Meanwhile, in the department of “Weakening radiation limits to own the libs,” John Hendrickson links to the AP report by Ellen Knickmeyer, Experts say Trump’s EPA is moving to loosen radiation limits, “turning to scientific outliers who argue that a bit of radiation damage is actually good for you — like a little bit of sunlight.” 

They’ve got receipts

At HuffPost, Ryan J. Reilly, Andy Campbell and Christopher Mathias have the latest as 4 White Supremacists Are Hit With Federal Charges Over Charlottesville Unite The Right Weekend. And “They’ve got receipts,” notes Reilly, who links to photos in the affidavit confirming the four were present and participated in the march. Mathias tweets, “We’ve updated this story with more details about the defendants. What’s abundantly clear: these charges never would’ve happened were it not for the incredible reporting of @ACInvestigates, @awinston and @DarwinBondGraha for @ProPublica and @DocumentHate.”

Oh dear…

Heather Stewart links to the story by Dan Sabbagh at The Guardian, Multiculturalism ‘robs Britain of its community’ - Tory London mayor pick. More specifically, Shehab Khan tweets, “The Tory candidate to be Mayor of London, Shaun Bailey, said that accommodating Muslims and Hindus risks turning UK into 'crime-riddled cesspool' and that multiculturalism 'robs Britain of its community'.” “I'll take a hard pass on this, thanks,” says Samira Shackle.

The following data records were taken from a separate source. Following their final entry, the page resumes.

==> config.mk <==
export PLATFORM = sky130hd
export DESIGN_NAME = frac_clk_div
export DESIGN_NICKNAME = d
export VERILOG_FILES = /design/src/rtl/frac_div_pkg.sv /design/src/rtl/frac_div_accum.sv /design/src/rtl/frac_div_shape.sv /design/src/rtl/frac_clk_div.sv
export SDC_FILE = /design/constraint.sdc
export NUM_CORES = 1
export LEC_CHECK = 0
export ABC_CLOCK_PERIOD_IN_PS = 4700
export BUFFER_PORTS_ARGS = -buffer_cell sky130_fd_sc_hd__buf_2
export CORE_MARGIN = 2
export CORE_UTILIZATION = 35
export DETAILED_ROUTE_END_ITERATION = 7
export HOLD_SLACK_MARGIN = 0.15
export PLACE_DENSITY_LB_ADDON = 0.12
export SKIP_LAST_GASP = 1
export SLEW_MARGIN = 20
export SYNTH_ARGS = -nofsm -noshare
export SYNTH_HDL_FRONTEND = slang
export SYNTH_SLANG_ARGS = --single-unit
==> constraint.sdc <==
create_clock -name clk_i -period 4.7 [get_ports clk_i]
set_clock_uncertainty 0.1 [all_clocks]
set_input_delay 0.235 -clock clk_i [delete_from_list [all_inputs] [get_ports clk_i]]
set_output_delay 0.235 -clock clk_i [all_outputs]
set_load 0.02 [all_outputs]
==> src/rtl/frac_div_pkg.sv <==
package frac_div_pkg;
  localparam int unsigned DEF_NUM      = 3;
  localparam int unsigned DEF_DEN      = 13;
  localparam int unsigned DEF_HIGH_CYC = 2;
  // Start phase chosen so the wraps fall on clocks 4, 8, 13.
  localparam int unsigned DEF_ACC_INIT = 2;

  function automatic int unsigned acc_width(input int unsigned num, input int unsigned den);
    return $clog2(num + den);
  endfunction
endpackage

==> src/rtl/frac_div_accum.sv <==
module frac_div_accum
  import frac_div_pkg::*;
#(
  parameter int unsigned NUM      = DEF_NUM,
  parameter int unsigned DEN      = DEF_DEN,
  parameter int unsigned ACC_INIT = DEF_ACC_INIT
) (
  input  logic clk_i,
  input  logic rst_ni,
  input  logic en_i,
  output logic wrap_o
);
  localparam int unsigned ACC_W = acc_width(NUM, DEN);

  logic [ACC_W-1:0] acc_q;
  logic [ACC_W-1:0] sum;
  logic [ACC_W-1:0] acc_d;

  assign sum    = acc_q + ACC_W'(NUM);
  assign wrap_o = (sum >= ACC_W'(DEN));
  assign acc_d  = wrap_o ? (sum - ACC_W'(DEN)) : sum;

  always_ff @(posedge clk_i or negedge rst_ni) begin
    if (!rst_ni)   acc_q <= ACC_W'(ACC_INIT);
    else if (en_i) acc_q <= acc_d;
  end

  // phase stays inside the modulus
  p_acc_bound_r1: assert property (@(posedge clk_i) disable iff (!rst_ni)
    acc_q < ACC_W'(DEN));

  // at least 2 clocks between enabled wraps (NUM < DEN/2)
  p_wrap_gap_r2: assert property (@(posedge clk_i) disable iff (!rst_ni)
    (wrap_o && en_i) |=> !wrap_o);

  // phase frozen while idle
  p_acc_hold_r7: assert property (@(posedge clk_i) disable iff (!rst_ni)
    !en_i |=> $stable(acc_q));
endmodule

==> src/rtl/frac_div_shape.sv <==
module frac_div_shape
  import frac_div_pkg::*;
#(
  parameter int unsigned HIGH_CYC = DEF_HIGH_CYC
) (
  input  logic clk_i,
  input  logic rst_ni,
  input  logic en_i,
  input  logic wrap_i,
  output logic clk_o,
  output logic stb_o
);
  localparam int unsigned HC_W = $clog2(HIGH_CYC + 1);

  logic [HC_W-1:0] hcnt_q;

  // HIGH_CYC must stay below floor(DEN/NUM) so each high phase ends before the next wrap.
  always_ff @(posedge clk_i or negedge rst_ni) begin
    if (!rst_ni) begin
      clk_o  <= 1'b0;
      stb_o  <= 1'b0;
      hcnt_q <= '0;
    end else if (!en_i) begin
      stb_o  <= 1'b0;
    end else if (wrap_i) begin
      clk_o  <= 1'b1;
      stb_o  <= 1'b1;
      hcnt_q <= HC_W'(HIGH_CYC - 1);
    end else begin
      stb_o  <= 1'b0;
      if (hcnt_q != '0) hcnt_q <= hcnt_q - 1'b1;
      else              clk_o  <= 1'b0;
    end
  end

  p_stb_on_rise_r5: assert property (@(posedge clk_i) disable iff (!rst_ni)
    stb_o |-> $rose(clk_o));

  p_rise_has_stb_r5: assert property (@(posedge clk_i) disable iff (!rst_ni)
    $rose(clk_o) |-> stb_o);

  p_stb_single_r5: assert property (@(posedge clk_i) disable iff (!rst_ni)
    stb_o |=> !stb_o);

  p_high_two_r4: assert property (@(posedge clk_i) disable iff (!rst_ni)
    stb_o |=> clk_o);

  p_idle_hold_r7: assert property (@(posedge clk_i) disable iff (!rst_ni)
    !en_i |=> ($stable(clk_o) && !stb_o));
endmodule

==> src/rtl/frac_clk_div.sv <==
module frac_clk_div
  import frac_div_pkg::*;
#(
  parameter int unsigned NUM      = DEF_NUM,
  parameter int unsigned DEN      = DEF_DEN,
  parameter int unsigned HIGH_CYC = DEF_HIGH_CYC,
  parameter int unsigned ACC_INIT = DEF_ACC_INIT
) (
  input  logic clk_i,
  input  logic rst_ni,
  input  logic en_i,
  output logic clk_o,
  output logic stb_o
);
  logic wrap;

  frac_div_accum #(
    .NUM      (NUM),
    .DEN      (DEN),
    .ACC_INIT (ACC_INIT)
  ) u_accum (
    .clk_i  (clk_i),
    .rst_ni (rst_ni),
    .en_i   (en_i),
    .wrap_o (wrap)
  );

  frac_div_shape #(
    .HIGH_CYC (HIGH_CYC)
  ) u_shape (
    .clk_i  (clk_i),
    .rst_ni (rst_ni),
    .en_i   (en_i),
    .wrap_i (wrap),
    .clk_o  (clk_o),
    .stb_o  (stb_o)
  );

  // nothing toggles in the first clock after reset release
  p_reset_low_r6: assert property (@(posedge clk_i) disable iff (!rst_ni)
    $rose(rst_ni) |-> (!clk_o && !stb_o));
endmodule

==> run summary <==
Startpoint type of the worst setup path = register
Synthesis-stage register bit count = 8
Fraction of synthesized cell area taken by the top area cell type = 32.9%
Clock Power Share = 12.7%
Max H-tree Level = 1
Final antenna diode count = 0
Type of the setup path with the least slack = register to register
Max-cap violations = 0
DRC = 0
Internal power component = 254 uW
Vias per Instance = 5.17
Number of setup violations in the final report = 0
Cell type with the largest total area after synthesis = sky130_fd_sc_hd__dfrtp_1
Max stage delay cell, worst path = sky130_fd_sc_hd__dfstp_2
Switch Pwr = 214 uW
HPWL after DPL = 716 um
Clock period minus worst slack = 2.17 ns
Core area = 1470 um^2
Worst Slack Setup Final = 2.53 ns
Post-synthesis async set-or-reset flop share = 100%
Power density over the cells = 775 nW/um^2
Final weighted congestion in routability-driven placement = 0.723
Die boundary height = 43.0 um
Row count = 14
RSZ-0062 raised after global routing = false
Flop pwr share = 31.2%
Cell family contributing the most delay on the critical path = simple AND/OR/NAND/NOR gates
DRT antenna net count = 0
Buffer type at the clock tree root = sky130_fd_sc_hd__clkbuf_4
Worst Max-Slew Pin Slew = 0.382 ns
Ratio of cells with drive above 1 in the final layout = 16.9%
Clk pin slew, worst setup/hold paths = 0.06 ns
Count of pins on the block boundary = 5
Crit. End Element = register
GRT Residual Overflow = 0
Setup TNS = 0 ns
Worst min-delay path category = primary input to async pin
Post-synthesis to final-layout area growth = 13.4%
Register-to-Register Path Depth = 6
Gates resized, CTS repair = 0
Top flip-flop cell by instance count after synthesis = sky130_fd_sc_hd__dfrtp_1
Largest net degree at the start of global routing = 17
Average detailed-routed wire length per instance = 12.7 um
PnR Total Power = 468 uW
Quantity of I/O buffers inserted on ports = 4
Required time of the critical path = 4.79 ns
Max Transition Viols Final = 0
Worst vdd rail ir drop = 0.000311 V
Most used cells in the layout excluding fill and tap cells = sky130_fd_sc_hd__dfrtp_1, sky130_fd_sc_hd__inv_1, sky130_fd_sc_hd__nor2_1
CP Cell Sequence = inv_1 -> ha_1 -> nor3b_4 -> o22ai_2 -> or4_1 -> a31o_1
Sequential fraction of the synthesis area = 37.8%
Gate power share = 56.0%
Post-synth EDFFs = 0
Number of antenna violations at the first check in global routing = 0
Arrival time at the worst endpoint = 2.26 ns
Global router's overall resource usage = 13.1%
Number of distinct library cells after synthesis = 28
TritonCTS clock tree = yes
Largest incremental delay on the critical path = 0.57 ns
Gate count after technology mapping = 57
Rel. slew slack = 74.5%
Detailed Routing Iterations Pass 1 = 3
Period Utilization, post-route = 46.1%
Leading cell type in the layout, fill and taps excluded = sky130_fd_sc_hd__dfrtp_1
Insertion delay of the later-clocked pin in the worst-skew pair = 0.26 ns
Setup Slack @ Placement = 2.55 ns
Final Hold Viols = 0
Logic depth of the worst path, buffers included = 6
Via count = 419
Via count of the first global-routing pass = 364
Worst slack on hold paths = 0.244 ns
Net count of the mapped netlist = 64
Top post-synthesis cells by area = sky130_fd_sc_hd__dfrtp_1, sky130_fd_sc_hd__ha_1, sky130_fd_sc_hd__dfstp_2, sky130_fd_sc_hd__inv_1, sky130_fd_sc_hd__o211ai_1
Average size of a mapped cell = 9.35 um^2
Die area = 1850 um^2
DRT Wirelength = 1.03 mm
Number of buffers created by CTS = 3
Cell leakage power = 0.000270 uW
Number of nets in the final layout = 73
Die extent in x = 43.0 um
Detailed Route Iter0 Violations = 8
Highest clock rate = 462 MHz
Worst Path Max Fanout = 9
Buf/Inv on CP = 1
Netlist Area Pre-Place = 533 um^2
Initial Utilization = 36.2%
Count of yosys warnings during synthesis = 0
Wire length of the first global-routing pass = 1.76 mm
Switching share of power = 45.7%
Run status = complete, no violations
Sinks on the clock net = 8
Deepest clock path buffer count = 2
-- metal layers --
layer  vias to the layer above  GRT usage [%]  share of wire, %
met5                         -              0                 0
met4                         0           1.82                 0
met3                         0           7.66               5.6
met2                         7           18.5                44
met1                       191           17.8                50
li1                        221              -                 -
-- power by group through the flow --
stage,registers (uW),clock network [uW],logic (uW)
2_1_floorplan,149,0,203
3_3_place_gp,148,0,262
3_5_place_dp,148,0,262
4_1_cts,146,62.1,264
5_1_grt,153,65.7,299
6_report,146,59.7,262
-- metrics by stage --
stage          area (um^2)  utilization, %  cells
2_1_floorplan          533               -     57
3_3_place_gp           568            38.6     76
3_5_place_dp           568            38.6     76
4_1_cts                604            41.1     81
5_1_grt                604            41.1     81
6_report               604            41.1     81
-- area by class of cell --
type	instances	area, um^2
clock buffer	4	26.3
fill	151	867
inverter	6	22.5
multi-input combinational	42	304
sequential	8	201
tap	16	20.0
timing repair buffer	5	30.0
-- cells in the mapped netlist, types with 2 or more instances --
cell type,instances
sky130_fd_sc_hd__inv_1,6
sky130_fd_sc_hd__dfrtp_1,7
sky130_fd_sc_hd__o21ai_0,3
sky130_fd_sc_hd__o211ai_1,3
sky130_fd_sc_hd__a21oi_1,2
sky130_fd_sc_hd__nand2_1,3
sky130_fd_sc_hd__or3_1,2
sky130_fd_sc_hd__nor2_1,5
sky130_fd_sc_hd__nor2b_1,2
sky130_fd_sc_hd__a22o_1,2
sky130_fd_sc_hd__ha_1,4
sky130_fd_sc_hd__and2_1,2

Also at The Guardian, Marina Hyde writes about Theresa May v the ‘Great Twatsby’ at the Tories’ Groundhog conference, and how about that for a headline. Janine Gibson calls this piece “a brilliant romp through #cpc18,” and Rupert Myers tweets, “The only take on #CPC18 you really need is as per usual @MarinaHyde's ‘Gavin Williamson, who continues to look as though he took the rejection letter from Starfleet Academy pretty hard.’”   

A few more

At The Washington Post, Kareem Fahim reports that friends fear for the safety of prominent Saudi writer and Washington Post columnist Jamal Khashoggi. Tweets Lawrence Wright, “My friend Jamal Khashoggi appears to have been kidnapped by Saudi officials in Turkey. He's a good man. Set him free.” The veteran journalist from Saudi Arabia has recently become a vocal critic of the kingdom’s leadership. Fahim reports that friends lost contact with him while he was visiting the Saudi Consulate in Istanbul.

In a personal note on Medium, “.@JasonKander writes that he's dropping out of the Kansas City mayoral race to seek treatment for PTSD. He was seen as a possible 2020 presidential contender until recently,” tweets Benjy Sarlin.

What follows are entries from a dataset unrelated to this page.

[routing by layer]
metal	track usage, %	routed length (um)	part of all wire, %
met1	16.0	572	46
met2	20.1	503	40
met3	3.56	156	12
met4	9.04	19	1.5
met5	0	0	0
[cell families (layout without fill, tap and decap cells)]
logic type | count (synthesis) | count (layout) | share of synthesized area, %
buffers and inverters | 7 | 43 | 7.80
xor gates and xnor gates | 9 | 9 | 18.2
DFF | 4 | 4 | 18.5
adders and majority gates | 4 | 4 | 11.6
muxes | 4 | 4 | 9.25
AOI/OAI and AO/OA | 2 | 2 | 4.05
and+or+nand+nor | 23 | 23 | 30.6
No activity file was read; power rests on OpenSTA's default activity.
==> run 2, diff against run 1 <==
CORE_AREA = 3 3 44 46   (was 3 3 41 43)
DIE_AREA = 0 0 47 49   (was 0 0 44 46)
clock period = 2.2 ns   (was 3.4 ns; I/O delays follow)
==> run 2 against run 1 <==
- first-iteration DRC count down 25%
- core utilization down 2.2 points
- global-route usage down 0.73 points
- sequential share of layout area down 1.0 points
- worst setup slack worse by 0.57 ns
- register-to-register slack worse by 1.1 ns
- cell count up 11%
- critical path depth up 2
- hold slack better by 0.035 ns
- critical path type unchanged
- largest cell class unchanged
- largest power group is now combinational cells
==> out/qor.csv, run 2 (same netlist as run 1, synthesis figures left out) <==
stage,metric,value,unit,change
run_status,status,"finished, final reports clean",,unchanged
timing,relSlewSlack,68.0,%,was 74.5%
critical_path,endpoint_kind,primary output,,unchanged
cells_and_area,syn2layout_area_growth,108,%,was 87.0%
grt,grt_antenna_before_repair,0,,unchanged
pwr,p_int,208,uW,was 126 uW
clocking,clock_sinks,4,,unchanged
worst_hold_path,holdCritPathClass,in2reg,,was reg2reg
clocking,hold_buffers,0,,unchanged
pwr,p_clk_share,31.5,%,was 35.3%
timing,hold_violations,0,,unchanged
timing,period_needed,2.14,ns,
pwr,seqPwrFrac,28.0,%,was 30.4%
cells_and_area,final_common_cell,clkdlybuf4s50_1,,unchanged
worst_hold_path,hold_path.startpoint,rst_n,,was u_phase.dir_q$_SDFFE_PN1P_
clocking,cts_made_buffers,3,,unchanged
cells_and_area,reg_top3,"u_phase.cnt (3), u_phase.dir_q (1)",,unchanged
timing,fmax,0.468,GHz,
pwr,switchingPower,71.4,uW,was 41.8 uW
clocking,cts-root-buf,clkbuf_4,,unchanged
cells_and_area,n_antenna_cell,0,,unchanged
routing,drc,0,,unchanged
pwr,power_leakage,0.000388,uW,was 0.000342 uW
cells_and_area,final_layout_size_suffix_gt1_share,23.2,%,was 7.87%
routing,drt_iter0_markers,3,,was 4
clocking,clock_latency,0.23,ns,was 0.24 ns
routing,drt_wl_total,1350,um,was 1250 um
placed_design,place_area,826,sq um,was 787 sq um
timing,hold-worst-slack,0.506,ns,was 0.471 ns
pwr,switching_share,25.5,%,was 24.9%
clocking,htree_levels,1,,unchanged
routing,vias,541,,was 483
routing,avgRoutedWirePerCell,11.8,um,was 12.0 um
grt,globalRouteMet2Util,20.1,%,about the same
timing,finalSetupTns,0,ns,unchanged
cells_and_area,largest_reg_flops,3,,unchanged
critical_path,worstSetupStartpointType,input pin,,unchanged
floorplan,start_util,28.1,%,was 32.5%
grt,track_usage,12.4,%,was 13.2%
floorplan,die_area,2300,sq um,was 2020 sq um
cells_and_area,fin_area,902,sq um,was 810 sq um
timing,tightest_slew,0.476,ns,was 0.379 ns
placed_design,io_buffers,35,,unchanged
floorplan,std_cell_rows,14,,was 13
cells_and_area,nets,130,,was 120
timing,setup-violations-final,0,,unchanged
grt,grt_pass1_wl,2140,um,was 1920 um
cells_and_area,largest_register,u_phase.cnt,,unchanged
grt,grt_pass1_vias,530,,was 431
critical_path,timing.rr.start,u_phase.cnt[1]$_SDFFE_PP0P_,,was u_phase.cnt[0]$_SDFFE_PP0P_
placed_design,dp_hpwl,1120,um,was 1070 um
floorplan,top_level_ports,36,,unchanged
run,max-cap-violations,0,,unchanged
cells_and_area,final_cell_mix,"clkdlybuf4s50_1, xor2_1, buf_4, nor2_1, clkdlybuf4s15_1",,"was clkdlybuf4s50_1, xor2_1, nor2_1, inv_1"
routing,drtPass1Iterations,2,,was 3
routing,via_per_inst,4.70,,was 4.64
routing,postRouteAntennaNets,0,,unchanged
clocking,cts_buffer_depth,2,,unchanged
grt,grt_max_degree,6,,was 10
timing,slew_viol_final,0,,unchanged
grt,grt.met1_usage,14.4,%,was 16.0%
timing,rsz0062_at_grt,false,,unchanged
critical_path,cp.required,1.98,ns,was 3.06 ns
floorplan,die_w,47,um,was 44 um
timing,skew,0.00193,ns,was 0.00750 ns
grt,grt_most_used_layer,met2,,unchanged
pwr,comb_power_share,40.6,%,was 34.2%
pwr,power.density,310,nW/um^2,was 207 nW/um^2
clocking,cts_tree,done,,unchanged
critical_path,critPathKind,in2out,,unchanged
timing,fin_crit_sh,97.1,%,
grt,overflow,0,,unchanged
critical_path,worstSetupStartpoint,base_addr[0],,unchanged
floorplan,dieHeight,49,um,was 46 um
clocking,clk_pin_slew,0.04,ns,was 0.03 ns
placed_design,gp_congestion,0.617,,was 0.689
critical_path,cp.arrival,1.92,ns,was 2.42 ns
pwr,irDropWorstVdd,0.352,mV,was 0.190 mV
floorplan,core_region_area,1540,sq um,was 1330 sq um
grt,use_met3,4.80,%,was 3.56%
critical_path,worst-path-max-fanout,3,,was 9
===== config.mk =====
export PLATFORM = sky130hd
export DESIGN_NAME = hd1_march_ctrl
export DESIGN_NICKNAME = d
export VERILOG_FILES = /design/src/rtl/hd1_pkg.sv /design/src/rtl/hd1_addr_gen.sv /design/src/rtl/hd1_seq.sv /design/src/rtl/hd1_resp_chk.sv /design/src/rtl/hd1_march_ctrl.sv
export SDC_FILE = /design/constraint.sdc
export NUM_CORES = 1
export LEC_CHECK = 0
export BUFFER_PORTS_ARGS = -buffer_cell sky130_fd_sc_hd__buf_4
export CAP_MARGIN = 25
export CORE_UTILIZATION = 64
export CTS_BUF_LIST = sky130_fd_sc_hd__clkbuf_4
export CTS_CLUSTER_DIAMETER = 200
export DETAILED_ROUTE_END_ITERATION = 10
export GPL_TIMING_DRIVEN = 0
export PLACE_DENSITY = 0.89
export SETUP_SLACK_MARGIN = 0.3
export SLEW_MARGIN = 20
export SYNTH_ARGS = -nofsm -noshare
export SYNTH_HDL_FRONTEND = slang
export SYNTH_HIERARCHICAL = 1
export SYNTH_SLANG_ARGS = --single-unit

===== constraint.sdc =====
create_clock -name clk_i -period 4.2 [get_ports clk_i]
set_input_delay 0.84 -clock clk_i [delete_from_list [all_inputs] [get_ports clk_i]]
set_output_delay 0.84 -clock clk_i [all_outputs]
set_load 0.03 [all_outputs]

===== src/rtl/hd1_pkg.sv =====
package hd1_pkg;
  typedef enum logic [1:0] {
    ST_IDLE  = 2'd0,
    ST_INIT  = 2'd1,
    ST_MARCH = 2'd2,
    ST_DONE  = 2'd3
  } seq_st_e;
endpackage


===== src/rtl/hd1_addr_gen.sv =====
module hd1_addr_gen #(
  parameter int ROW_W = 3,
  parameter int COL_W = 2,
  parameter int BW    = 2,
  localparam int AW   = ROW_W + COL_W
) (
  input  logic [AW-2:0] pidx_i,
  input  logic [BW-1:0] bit_i,
  input  logic          col_mode_i,
  input  logic          desc_i,
  input  logic          half_i,
  output logic [AW-1:0] addr_o
);
  logic [AW-1:0] sel, low_mask, ext, base, partner;

  always_comb begin
    if (col_mode_i) sel = AW'(1) << bit_i;
    else            sel = AW'(1) << (bit_i + COL_W);
    low_mask = sel - 1'b1;
    // descending walk: reversed pair index
    ext      = {1'b0, (desc_i ? ~pidx_i : pidx_i)};
    base     = ((ext & ~low_mask) << 1) | (ext & low_mask);
    partner  = base | sel;
    addr_o   = (half_i ^ desc_i) ? partner : base;
  end
endmodule
## src/rtl/isr_pkg.sv

```systemverilog
package isr_pkg;

    localparam int STAT_W = 8;
    localparam int ADDR_W = 2;

    typedef enum logic [ADDR_W-1:0] {
        SEL_STATUS = 2'd0,
        SEL_MASK   = 2'd1,
        SEL_CTRL   = 2'd2,
        SEL_RSVD   = 2'd3
    } reg_sel_e;

    // bit 1: change-of-state, bit 0: show masked events
    typedef struct packed {
        logic cos_all;
        logic show_masked;
    } ctrl_t;

    localparam int CTRL_W = $bits(ctrl_t);

    typedef logic [STAT_W-1:0] stat_t;

    // Alarm transition detector: rising only, or any change.
    function automatic stat_t alarm_edges(stat_t cur, stat_t prev, logic both);
        return both ? (cur ^ prev) : (cur & ~prev);
    endfunction

    // Recording gate: unmasked bits always, masked bits only when shown.
    function automatic stat_t record_gate(stat_t ev, stat_t mask, logic show);
        return ev & (~mask | {STAT_W{show}});
    endfunction

    function automatic stat_t ctrl_to_word(ctrl_t c);
        stat_t w;
        w = '0;
        w[CTRL_W-1:0] = c;
        return w;
    endfunction

endpackage

```

## src/rtl/isr_alarm_edge.sv

```systemverilog
module isr_alarm_edge
    import isr_pkg::*;
#(
    parameter stat_t ALARM_BITS = 8'h30
) (
    input  logic  clk,
    input  logic  rst,
    input  stat_t lvl,
    input  stat_t pulse_in,
    input  logic  both_edges,
    output stat_t ev_out
);

    stat_t lvl_q;
    stat_t edges;

    always_ff @(posedge clk) begin
        if (rst) lvl_q <= '0;
        else     lvl_q <= lvl & ALARM_BITS;
    end

    always_comb edges = alarm_edges(lvl & ALARM_BITS, lvl_q, both_edges);

    for (genvar i = 0; i < STAT_W; i++) begin : g_src
        if (ALARM_BITS[i]) begin : g_alarm
            assign ev_out[i] = edges[i];
        end else begin : g_pulse
            assign ev_out[i] = pulse_in[i];
        end
    end

    AST_RISE_ONLY: assert property (@(posedge clk) disable iff (rst)
        !both_edges |-> ((ev_out & ALARM_BITS & ~lvl) == '0));

endmodule

```

## src/rtl/isr_cfg_regs.sv

```systemverilog
module isr_cfg_regs
    import isr_pkg::*;
#(
    parameter stat_t RST_MASK = 8'hFF
) (
    input  logic     clk,
    input  logic     rst,
    input  logic     wr,
    input  reg_sel_e sel,
    input  stat_t    wdata,
    output stat_t    mask_q,
    output ctrl_t    ctrl_q
);

    always_ff @(posedge clk) begin
        if (rst) begin
            mask_q <= RST_MASK;
            ctrl_q <= '0;
        end else if (wr) begin
            if (sel == SEL_MASK) mask_q <= wdata;
            if (sel == SEL_CTRL) ctrl_q <= ctrl_t'(wdata[CTRL_W-1:0]);
        end
    end

    AST_MASK_HOLDS: assert property (@(posedge clk) disable iff (rst)
        !(wr && sel == SEL_MASK) |=> $stable(mask_q));

endmodule

```

## src/rtl/isr_status_core.sv

```systemverilog
module isr_status_core
    import isr_pkg::*;
(
    input  logic  clk,
    input  logic  rst,
    input  stat_t ev,
    input  stat_t mask,
    input  logic  show_masked,
    input  logic  clr,
    output stat_t status_q,
    output logic  irq
);

    stat_t rec;

    always_comb rec = record_gate(ev, mask, show_masked);

    always_ff @(posedge clk) begin
        if (rst) status_q <= '0;
        else     status_q <= (clr ? '0 : status_q) | rec;
    end

    always_comb irq = |(status_q & ~mask);

    AST_STICKY_BITS: assert property (@(posedge clk) disable iff (rst)
        !clr |=> ((status_q & $past(status_q)) == $past(status_q)));

    AST_READ_CLEARS: assert property (@(posedge clk) disable iff (rst)
        (clr && ev == '0) |=> (status_q == '0));

    AST_HIDDEN_DROPPED: assert property (@(posedge clk) disable iff (rst)
        (!show_masked && !clr) |=> ((status_q & ~$past(status_q) & $past(mask)) == '0));

    AST_IRQ_HOLD: assert property (@(posedge clk) disable iff (rst)
        (irq && !clr) |=> (irq || (mask != $past(mask))));

endmodule

```

## src/rtl/isr_clr_on_read.sv

```systemverilog
module isr_clr_on_read
    import isr_pkg::*;
#(
    parameter stat_t ALARM_BITS = 8'h30,
    parameter stat_t RST_MASK   = 8'hFF
) (
    input  logic              clk,
    input  logic              rst,
    input  logic [ADDR_W-1:0] reg_addr,
    input  logic              reg_wr,
    input  logic              reg_rd,
    input  logic [STAT_W-1:0] reg_wdata,
    output logic [STAT_W-1:0] reg_rdata,
    input  logic [STAT_W-1:0] evt_pulse,
    input  logic [STAT_W-1:0] alarm_lvl,
    output logic              irq
);

    reg_sel_e sel;
    stat_t    mask_q;
    ctrl_t    ctrl_q;
    stat_t    ev;
    stat_t    status_q;
    stat_t    rd_mux;
    logic     clr;

    always_comb sel = reg_sel_e'(reg_addr);
    always_comb clr = reg_rd && (sel == SEL_STATUS);

    isr_cfg_regs #(.RST_MASK(RST_MASK)) u_cfg (
        .clk    (clk),
        .rst    (rst),
        .wr     (reg_wr),
        .sel    (sel),
        .wdata  (reg_wdata),
        .mask_q (mask_q),
        .ctrl_q (ctrl_q)
    );

    isr_alarm_edge #(.ALARM_BITS(ALARM_BITS)) u_edge (
        .clk        (clk),
        .rst        (rst),
        .lvl        (alarm_lvl),
        .pulse_in   (evt_pulse),
        .both_edges (ctrl_q.cos_all),
        .ev_out     (ev)
    );

    isr_status_core u_core (
        .clk         (clk),
        .rst         (rst),
        .ev          (ev),
        .mask        (mask_q),
        .show_masked (ctrl_q.show_masked),
        .clr         (clr),
        .status_q    (status_q),
        .irq         (irq)
    );

    always_comb begin
        unique case (sel)
            SEL_STATUS: rd_mux = status_q;
            SEL_MASK:   rd_mux = mask_q;
            SEL_CTRL:   rd_mux = ctrl_to_word(ctrl_q);
            default:    rd_mux = '0;
        endcase
    end

    always_ff @(posedge clk) begin
        if (rst)         reg_rdata <= '0;
        else if (reg_rd) reg_rdata <= rd_mux;
    end

    AST_RESET_CLEAN: assert property (@(posedge clk) disable iff (rst)
        $fell(rst) |-> (status_q == '0 && !irq && reg_rdata == '0));

    AST_READ_OLD: assert property (@(posedge clk) disable iff (rst)
        clr |=> (reg_rdata == $past(status_q)));

endmodule

```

On Twitter, Gideon Resnick shares, “Got a tip that there was a voice actor request going around for someone to imitate President Rouhani and say they were endorsing Beto O'Rourke. Things only got weirder from there.” Read that weird story in The Daily Beast, Fake Ad Claiming Iran’s President Endorsed Beto O’Rourke Pulled From Production.

“Here's a story about Guardian Weekly relaunching as a news magazine so it sits on shelves alongside Economist/New Yorker. (I have seen preview copies and it looks really good and I'm honestly not being paid to say that. Well I am. But still, it does.)” Jim Waterson is pretty excited about the Guardian Weekly’s relaunch as a glossy news magazine.

Looking for something different? Well, as Ryan Craggs says, “this is a good story→” Check out The untold story of Mike Leach’s ‘lost’ OU play script that fooled Texas, by Jake Trotter at ESPN. “LMAO what??” is Guy Haberman’s reaction. Tweets Chuck Cooperstein, “Tomfoolery in an OU-Texas game? You know about the ‘Spy Game’. Now learn more about ‘The fake OU script Game’ Yet another reason why this week is as cool as college football gets. Brilliance from @Jake_Trotter.”

 
Watercooler

Question of the Day

Yesterday, we asked: Before the appearances were mysteriously removed from the official YouTube version over the weekend, what famous person with political ties could you have seen in the new music video by indie rock band the New Dakotas?

Answer: Malia Obama, who was in the New Dakotas’ video for “Walking on Air.”

Congrats to…Craig Pittman, first to tweet the correct answer. And Lorraine Berry tells us, it’s “The person I wish was still First Daughter: Ms. Malia Obama.”

Your question of the day for today is…In honor of NASA, which celebrated its 60th birthday on Monday: Name the astronaut who sent the first live tweet from space on Jan. 22, 2010.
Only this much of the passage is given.